〇保健福祉部長(野原勝君) 入院医療体制についてでございますが、県では、岩手県新型コロナウイルス感染症医療体制検討委員会を設置し、新型コロナウイルス感染症の蔓延状況や患者の重症度に応じた病床数の確保などの医療提供体制の構築のほか、軽症者等宿泊療養施設の整備を進めてきたところであります。
 また、各地域においても、新型コロナウイルス感染症と一般医療の医療体制を確保するため、保健所主催の圏域調整会議により、二次医療圏内における医療機関の役割分担を進めてきたところであります。
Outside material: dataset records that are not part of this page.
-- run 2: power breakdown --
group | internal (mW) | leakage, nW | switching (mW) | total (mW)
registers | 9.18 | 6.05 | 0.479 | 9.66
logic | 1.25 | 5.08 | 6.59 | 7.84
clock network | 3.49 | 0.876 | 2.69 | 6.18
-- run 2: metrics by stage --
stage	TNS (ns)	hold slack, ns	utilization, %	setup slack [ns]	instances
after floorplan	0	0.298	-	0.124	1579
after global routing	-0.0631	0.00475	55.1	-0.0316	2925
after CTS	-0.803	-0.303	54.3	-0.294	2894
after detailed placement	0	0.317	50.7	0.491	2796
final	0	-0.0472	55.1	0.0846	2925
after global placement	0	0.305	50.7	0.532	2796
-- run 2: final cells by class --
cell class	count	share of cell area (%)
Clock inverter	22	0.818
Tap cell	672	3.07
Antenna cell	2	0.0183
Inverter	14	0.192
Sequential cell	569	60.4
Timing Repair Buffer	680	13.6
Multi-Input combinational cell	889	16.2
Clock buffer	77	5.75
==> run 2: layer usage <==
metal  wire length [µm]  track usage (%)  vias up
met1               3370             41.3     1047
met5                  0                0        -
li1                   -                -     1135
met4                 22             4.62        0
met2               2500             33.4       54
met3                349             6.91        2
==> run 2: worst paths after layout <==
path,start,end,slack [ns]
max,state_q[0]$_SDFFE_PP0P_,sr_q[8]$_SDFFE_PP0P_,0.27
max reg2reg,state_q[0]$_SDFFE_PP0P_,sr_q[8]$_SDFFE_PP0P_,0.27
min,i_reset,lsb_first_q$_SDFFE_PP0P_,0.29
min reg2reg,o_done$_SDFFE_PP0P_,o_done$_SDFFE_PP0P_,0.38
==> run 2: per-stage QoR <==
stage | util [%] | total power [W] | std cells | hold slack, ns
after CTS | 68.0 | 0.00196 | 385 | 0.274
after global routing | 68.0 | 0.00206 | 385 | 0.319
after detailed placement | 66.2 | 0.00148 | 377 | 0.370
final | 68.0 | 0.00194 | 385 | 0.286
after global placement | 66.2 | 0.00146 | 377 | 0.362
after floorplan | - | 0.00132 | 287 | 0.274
$ cat src/rtl/if_fetch_queue_pkg.sv
// Shared constants for the instruction-fetch front end: opcode/funct
// encodings, instruction classes, the queue entry layout and the class decoder.
package if_fetch_queue_pkg;

  // Primary opcodes (inst[31:26])
  localparam logic [5:0] OP_RTYPE = 6'b000000;
  localparam logic [5:0] OP_JMP   = 6'b000010;
  localparam logic [5:0] OP_BEQ   = 6'b000100;
  localparam logic [5:0] OP_BNE   = 6'b000101;
  localparam logic [5:0] OP_ADDI  = 6'b001000;
  localparam logic [5:0] OP_ANDI  = 6'b001100;
  localparam logic [5:0] OP_ORI   = 6'b001101;
  localparam logic [5:0] OP_LW    = 6'b100011;
  localparam logic [5:0] OP_SW    = 6'b101011;

  // R-type function codes (inst[5:0])
  localparam logic [5:0] FUNC_SLL = 6'b000000;
  localparam logic [5:0] FUNC_SRL = 6'b000010;
  localparam logic [5:0] FUNC_SRA = 6'b000011;
  localparam logic [5:0] FUNC_ADD = 6'b100000;
  localparam logic [5:0] FUNC_SUB = 6'b100010;
  localparam logic [5:0] FUNC_AND = 6'b100100;
  localparam logic [5:0] FUNC_OR  = 6'b100101;
  localparam logic [5:0] FUNC_NOR = 6'b100111;
  localparam logic [5:0] FUNC_SLT = 6'b101010;

  // Instruction classes; immediate ALU forms share the class of their R-type twin
  localparam logic [3:0] INST_TYPE_NONE = 4'd0;
  localparam logic [3:0] INST_TYPE_ADD  = 4'd1;
  localparam logic [3:0] INST_TYPE_SUB  = 4'd2;
  localparam logic [3:0] INST_TYPE_AND  = 4'd3;
  localparam logic [3:0] INST_TYPE_OR   = 4'd4;
  localparam logic [3:0] INST_TYPE_NOR  = 4'd5;
  localparam logic [3:0] INST_TYPE_SLT  = 4'd6;
  localparam logic [3:0] INST_TYPE_SLL  = 4'd7;
  localparam logic [3:0] INST_TYPE_SRL  = 4'd8;
  localparam logic [3:0] INST_TYPE_SRA  = 4'd9;
  localparam logic [3:0] INST_TYPE_LW   = 4'd10;
  localparam logic [3:0] INST_TYPE_SW   = 4'd11;
  localparam logic [3:0] INST_TYPE_BEQ  = 4'd12;
  localparam logic [3:0] INST_TYPE_BNE  = 4'd13;
  localparam logic [3:0] INST_TYPE_JMP  = 4'd14;

  // One queue entry: the word address travels with its instruction
  localparam int FETCH_ENTRY_W = 64;
  typedef struct packed {
    logic [31:0] pc;
    logic [31:0] inst;
  } fetch_entry_t;

  // Map an instruction word to its class; anything unrecognised is NONE
  function automatic logic [3:0] decode_ins_type(input logic [31:0] inst);
    logic [3:0] t;
    t = INST_TYPE_NONE;
    case (inst[31:26])
      OP_RTYPE: begin
        case (inst[5:0])
          FUNC_ADD: t = INST_TYPE_ADD;
          FUNC_SUB: t = INST_TYPE_SUB;
          FUNC_AND: t = INST_TYPE_AND;
          FUNC_OR:  t = INST_TYPE_OR;
          FUNC_NOR: t = INST_TYPE_NOR;
          FUNC_SLT: t = INST_TYPE_SLT;
          FUNC_SLL: t = INST_TYPE_SLL;
          FUNC_SRL: t = INST_TYPE_SRL;
          FUNC_SRA: t = INST_TYPE_SRA;
          default:  t = INST_TYPE_NONE;
        endcase
      end
      OP_ADDI: t = INST_TYPE_ADD;
      OP_ANDI: t = INST_TYPE_AND;
      OP_ORI:  t = INST_TYPE_OR;
      OP_LW:   t = INST_TYPE_LW;
      OP_SW:   t = INST_TYPE_SW;
      OP_BEQ:  t = INST_TYPE_BEQ;
      OP_BNE:  t = INST_TYPE_BNE;
      OP_JMP:  t = INST_TYPE_JMP;
      default: t = INST_TYPE_NONE;
    endcase
    return t;
  endfunction

endpackage

$ cat src/rtl/if_fetch_queue_fifo.sv
// if_fifo: small first-word-fall-through queue with flush. The head entry is
// read combinationally so a freshly written entry is visible right after the
// edge that wrote it. Push is ignored when full, pop when empty; flush wins
// over both.
module if_fifo #(
  parameter int DEPTH = 4,
  parameter int WIDTH = 64
) (
  input  logic                       clk,
  input  logic                       rst,
  input  logic                       push,
  input  logic                       pop,
  input  logic                       flush,
  input  logic [WIDTH-1:0]           din,
  output logic [WIDTH-1:0]           dout,
  output logic [$clog2(DEPTH):0]     count,
  output logic                       empty
);

  localparam int PTR_W = $clog2(DEPTH);
  localparam int CNT_W = PTR_W + 1;

  logic [WIDTH-1:0] mem [DEPTH];
  logic [PTR_W-1:0] wr_ptr_reg;
  logic [PTR_W-1:0] rd_ptr_reg;
  logic [CNT_W-1:0] count_reg;
  logic             full;
  logic             push_ok;
  logic             pop_ok;

  assign empty   = (count_reg == '0);
  assign full    = (count_reg == CNT_W'(DEPTH));
  assign push_ok = push && !full && !flush;
  assign pop_ok  = pop && !empty && !flush;
  assign dout    = mem[rd_ptr_reg];
  assign count   = count_reg;

  // Storage write; contents need no reset because count gates visibility
  always_ff @(posedge clk) begin
    if (push_ok) mem[wr_ptr_reg] <= din;
  end

  // Pointer and occupancy bookkeeping; pointers wrap since DEPTH is a power of two
  always_ff @(posedge clk or posedge rst) begin
    if (rst) begin
      wr_ptr_reg <= '0;
      rd_ptr_reg <= '0;
      count_reg  <= '0;
    end else if (flush) begin
      wr_ptr_reg <= '0;
      rd_ptr_reg <= '0;
      count_reg  <= '0;
    end else begin
      if (push_ok) wr_ptr_reg <= wr_ptr_reg + 1'b1;
      if (pop_ok)  rd_ptr_reg <= rd_ptr_reg + 1'b1;
      case ({push_ok, pop_ok})
        2'b10:   count_reg <= count_reg + 1'b1;
        2'b01:   count_reg <= count_reg - 1'b1;
        default: count_reg <= count_reg;
      endcase
    end
  end

endmodule
==> src/rtl/ram_dump.sv <==
// Sequential read-out engine for a synchronous-read RAM. It walks a contiguous
// address range one word at a time, then streams each word out over valid/ready
// together with its address and a last flag.
module ram_dump #(
  parameter int unsigned DATA_W = 32,
  parameter int unsigned ADDR_W = 6,
  parameter int unsigned DEPTH  = 64
) (
  input  logic              clk,
  input  logic              rst,
  input  logic              start,
  input  logic [ADDR_W-1:0] start_addr,
  input  logic [ADDR_W:0]   count,
  output logic              busy,
  output logic              done,
  output logic              ram_en,
  output logic [ADDR_W-1:0] ram_addr,
  input  logic [DATA_W-1:0] ram_dout,
  output logic              out_valid,
  input  logic              out_ready,
  output logic [DATA_W-1:0] out_data,
  output logic [ADDR_W-1:0] out_addr,
  output logic              out_last
);

  localparam logic [ADDR_W:0]   MaxCount = (ADDR_W+1)'(DEPTH);
  localparam logic [ADDR_W:0]   RemOne   = (ADDR_W+1)'(1);
  localparam logic [ADDR_W-1:0] LastAddr = ADDR_W'(DEPTH - 1);

  typedef enum logic [2:0] {StIdle, StRd, StWt, StOut, StFin} state_e;

  state_e              state_q, state_d;
  logic [ADDR_W-1:0]   cur_q, cur_d;
  logic [ADDR_W:0]     rem_q, rem_d;
  logic [DATA_W-1:0]   out_data_q, out_data_d;
  logic [ADDR_W-1:0]   out_addr_q, out_addr_d;
  logic                out_last_q, out_last_d;
  logic [ADDR_W:0]     count_clamped;

  // Requests larger than the RAM read every word exactly once.
  assign count_clamped = (count > MaxCount) ? MaxCount : count;

  // Next-state logic: one RAM read per word, never more than one outstanding.
  always_comb begin
    state_d    = state_q;
    cur_d      = cur_q;
    rem_d      = rem_q;
    out_data_d = out_data_q;
    out_addr_d = out_addr_q;
    out_last_d = out_last_q;
    unique case (state_q)
      StIdle: begin
        if (start) begin
          if (count_clamped != '0) begin
            cur_d   = start_addr;
            rem_d   = count_clamped;
            state_d = StRd;
          end else begin
            state_d = StFin;
          end
        end
      end
      StRd: state_d = StWt;
      StWt: begin
        // RAM data is valid this cycle, one cycle after the read enable.
        out_data_d = ram_dout;
        out_addr_d = cur_q;
        out_last_d = (rem_q == RemOne);
        state_d    = StOut;
      end
      StOut: begin
        if (out_ready) begin
          if (rem_q == RemOne) begin
            state_d = StFin;
          end else begin
            cur_d   = (cur_q == LastAddr) ? '0 : cur_q + 1'b1;
            rem_d   = rem_q - 1'b1;
            state_d = StRd;
          end
        end
      end
      StFin: state_d = StIdle;
      default: state_d = StIdle;
    endcase
  end

  // State and output registers; reset aborts any dump in flight.
  always_ff @(posedge clk or posedge rst) begin
    if (rst) begin
      state_q    <= StIdle;
      cur_q      <= '0;
      rem_q      <= '0;
      out_data_q <= '0;
      out_addr_q <= '0;
      out_last_q <= 1'b0;
    end else begin
      state_q    <= state_d;
      cur_q      <= cur_d;
      rem_q      <= rem_d;
      out_data_q <= out_data_d;
      out_addr_q <= out_addr_d;
      out_last_q <= out_last_d;
    end
  end

  // Status and handshake outputs decoded from the current state.
  always_comb begin
    busy      = (state_q != StIdle);
    done      = (state_q == StFin);
    ram_en    = (state_q == StRd);
    out_valid = (state_q == StOut);
    ram_addr  = cur_q;
    out_data  = out_data_q;
    out_addr  = out_addr_q;
    out_last  = out_last_q;
  end

endmodule
==> config.mk <==
export PLATFORM = sky130hd
export DESIGN_NAME = ram_dump
export DESIGN_NICKNAME = d
export VERILOG_FILES = /design/src/rtl/ram_dump.sv
export SDC_FILE = /design/constraint.sdc
export NUM_CORES = 1
export LEC_CHECK = 0
export CAP_MARGIN = 25
export CORE_MARGIN = 5
export CORE_UTILIZATION = 44
export DETAILED_ROUTE_END_ITERATION = 8
export PLACE_DENSITY = 0.8
export SKIP_LAST_GASP = 1
export SYNTH_ARGS = -nofsm -noshare
export SYNTH_HDL_FRONTEND = slang
export SYNTH_SLANG_ARGS = --single-unit
==> constraint.sdc <==
create_clock -name clk -period 2.69 [get_ports clk]
set_input_delay 0.538 -clock clk [delete_from_list [all_inputs] [get_ports clk]]
set_output_delay 0.538 -clock clk [all_outputs]
set_load 0.01 [all_outputs]
==> results.toml, run 1 <==
[cts]
cts_root_buffer = "clkbuf_8"
holdBufCountCts = 0
clk_path_buf_depth = 2
cts.repair.resized = 0
clock_latency_ps = 300
cts_buffers = 5
clock_sink_count = 55
path_clk_slew_ps = 90
cts_tree = "yes"
cts_setup_buffers = 0
htreeDepth = 2

[synthesis]
ys_seq_area_share_pct = 54.40
synth_cells = 211
synth_edf_count = 0
synth.distinct_cells = 40
synth_warnings = 0
synth_area_mm2 = 0.002530
syn_nets = 263
synth-async-reset-ratio_pct = 100.0
ys_ff_latch = 55
ys.flop_type = "dfrtp_1"
syn_area_per_cell_um2 = 11.99

[power]
p_int_mw = 2.758
p_switching_mw = 1.450
p_leak_nw = 1.503
sequentialPowerShare_pct = 36.2
pwr-share-clk_pct = 11.7
swShare_pct = 34.46
p_per_area_mw_per_mm2 = 1147
p_comb_share_pct = 52.1
irDropWorstVdd_mv = 0.6148

[detailed_routing]
postRouteAntennaNets = 0
vias_per_cell = 5.123
drt_iter0_markers = 39
drc = 0
first_pass_iters = 4
routed_wire_length_per_instance_um = 15.12
route.vias.total = 1962
routed_wl_mm = 5.792

[sta]
final.min_clock_period_ps = 2408
fin_ws_ps = 282.2
hold_viol = 0
fin_crit_sh_pct = 89.51
relSlewSlack_pct = 65.77
skew_ps = 8.609
slew_violations = 0
rsz0062_at_grt = "false"
worstMarginPinSlew_ps = 512.7
max_freq_mhz = 415.3
setup_viol = 0
fin_setup_tns_ps = 0

[floorplanning]
start_util_pct = 45.66
die_h_um = 85.83
fp.dieW_um = 85.83
coreArea_mm2 = 0.005540
rows = 27
ios = 98
dieArea_mm2 = 0.007366

[global_routing]
grt_max_degree = 34
grt_first_pass_wirelength_mm = 9.791
track_usage_pct = 16.46
first_global_vias = 2027
gr-total-overflow = 0
antenna_found_initial = 0

[setup_path]
cp-end-kind = "primary output"
path_class = "flip-flop to primary output"
required_ps = 2150
cp_max_fo = 10
ff2ff_path_depth = 6
cp.arrival_ps = 1870
cp-start-kind = "flip-flop"

[finish]
ff_latch_area_mm2 = 0.001376
utilization_pct = 66.19
multi_input_area_mm2 = 0.001042
antenna_cells = 0
num-fill-cells = 465
layoutNonFillerInstCount = 383
final_nets = 362
layout-drive-gt1-share_pct = 21.22
syn_to_final_growth_pct = 44.96

[job]
max_cap_violations = 0

[placement]
numPortBuffers = 97
hpwlAfterDp_mm = 4.412
dp_slack_ps = 104.4
routabilityCongestion = 0.8275
dp_cells = 375

[outcome]
status = "finished clean"

[min_path]
worstHoldPathType = "flip-flop to flip-flop"
whs_path_depth = 1
[area by class of cell]
class | count | share of cell area (%)
multi-input cells | 138 | 28.42
repair buffers | 104 | 28.25
flip-flops and latches | 55 | 37.53
well taps | 72 | 2.456
clock buffers | 8 | 2.729
inverters | 6 | 0.6141
[power by group through the flow]
stage               clock network, mW  logic (mW)  registers, mW
floorplan                           0        1.11           1.64
global placement                    0        2.18           1.51
detailed placement                  0        2.22           1.54
CTS                             0.505        2.23           1.53
global route                    0.542        2.39           1.60
finish                          0.491        2.19           1.52
[layout by cell type, fill, tap and decap left out, types with 3 or more instances in the layout]
| cell type | count |
|---|---|
| nand3_1 | 3 |
| nor3_1 | 5 |
| ha_1 | 3 |
| buf_4 | 6 |
| inv_1 | 5 |
| clkdlybuf4s50_1 | 97 |
| a21oi_1 | 12 |
| nor2_1 | 22 |
| mux2_2 | 39 |
| clkbuf_8 | 7 |
| nand2_1 | 10 |
| o21ai_0 | 11 |
| dfrtp_1 | 55 |
[worst paths after layout]
check,slack [ps],start,end
max,280,state_q[1],out_valid
min,510,out_data[26],out_data[26]
max reg2reg,460,rem_q[3],ram_addr[2]
min reg2reg,510,out_data[26],out_data[26]
max in group asynchronous,1560,rst,ram_addr[2]
min in group asynchronous,580,rst,out_data[24]
[state kept, by name (all words and copies together), names as in the netlist]
name	count
out_last	1
rem_q	7
ram_addr	6
out_data	32
out_addr	6
state_q	3
[layer usage]
| metal | global-route usage, % | up-vias | routed length [um] |
|---|---|---|---|
| li1 | - | 946 | - |
| met2 | 28.25 | 54 | 2941 |
| met5 | 0 | - | 0 |
| met1 | 20.05 | 957 | 2370 |
| met4 | 3.022 | 0 | 37 |
| met3 | 6.052 | 5 | 442 |
[worst max-delay path, cell delays in order, from the launching register on]
cell and delay [ps]:
dfrtp_1 520, nand2_1 110, or2_2 310, inv_1 80, clkdlybuf4s50_1 540
[cells by family (layout without fill, tap and decap cells)]
family          after synthesis  in the layout  synth area share [%]
compound gates               37             37                 9.991
fa+ha+maj                     3              3                 1.484
buf+inv                      18            118                 4.599
flops                        55             55                 54.40
mux                          40             40                 17.75
simple gates                 58             58                 11.77
[synth_stat cells, types with 2 or more instances]
library cell,count,area [um2]
clkbuf_1,2,7.510
and3_1,2,12.51
a21oi_1,12,60.06
nor3_1,5,25.02
ha_1,3,37.54
nand3_1,3,15.01
inv_1,6,22.52
nor4_1,2,12.51
buf_2,2,10.01
nand2_1,10,37.54
nor2_1,22,82.58
a31oi_1,2,12.51
o21ai_0,11,55.05
dfrtp_1,55,1376
a21o_2,2,17.52
or3_2,2,15.01
nor3b_1,3,22.52
mux2_2,39,439.2
buf_6,5,56.30
o32a_1,2,20.02
o22a_1,2,17.52
[per-stage QoR]
| step | power, mW | hold slack, ps | area (um2) |
|---|---|---|---|
| 2_1_floorplan | 2.746 | 471.3 | 2530 |
| 4_1_cts | 4.265 | 515.0 | 3667 |
| 6_report | 4.208 | 513.4 | 3667 |
| 3_5_place_dp | 3.762 | 494.5 | 3567 |
| 5_1_grt | 4.533 | 533.4 | 3667 |
| 3_3_place_gp | 3.690 | 488.3 | 3567 |
No activity file was read; power rests on OpenSTA's default activity.
==> inputs of run 2 (changes only) <==
--- a/config.mk
+++ b/config.mk
@@ -5,12 +5,14 @@
 export SDC_FILE = /design/constraint.sdc
 export NUM_CORES = 1
 export LEC_CHECK = 0
+export ABC_CLOCK_PERIOD_IN_PS = 2690
 export CAP_MARGIN = 25
 export CORE_MARGIN = 5
 export CORE_UTILIZATION = 44
 export DETAILED_ROUTE_END_ITERATION = 8
 export PLACE_DENSITY = 0.8
 export SKIP_LAST_GASP = 1
+export SLEW_MARGIN = 20
 export SYNTH_ARGS = -nofsm -noshare
 export SYNTH_HDL_FRONTEND = slang
 export SYNTH_SLANG_ARGS = --single-unit
==> results of run 2 <==
No change in the layout: final DEF, timing and power equal those of run 1.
 議員御指摘のとおり、今後クラスターが拡大し感染者や重症者の増加も想定されることから、二次医療圏を超えた入院調整が円滑に行われるよう、県庁に設置しております入院等搬送調整班による広域調整により、オール岩手で対応する医療提供体制を構築しています。また、医療提供に当たり特別な配慮が必要な小児、周産期、透析患者等に適切に対応するため、それぞれの分野における医療提供体制も構築しています。
 引き続き、限りある医療資源を有効に活用し、新型コロナウイルス感染症の患者に必要となる医療の提供に努めてまいります。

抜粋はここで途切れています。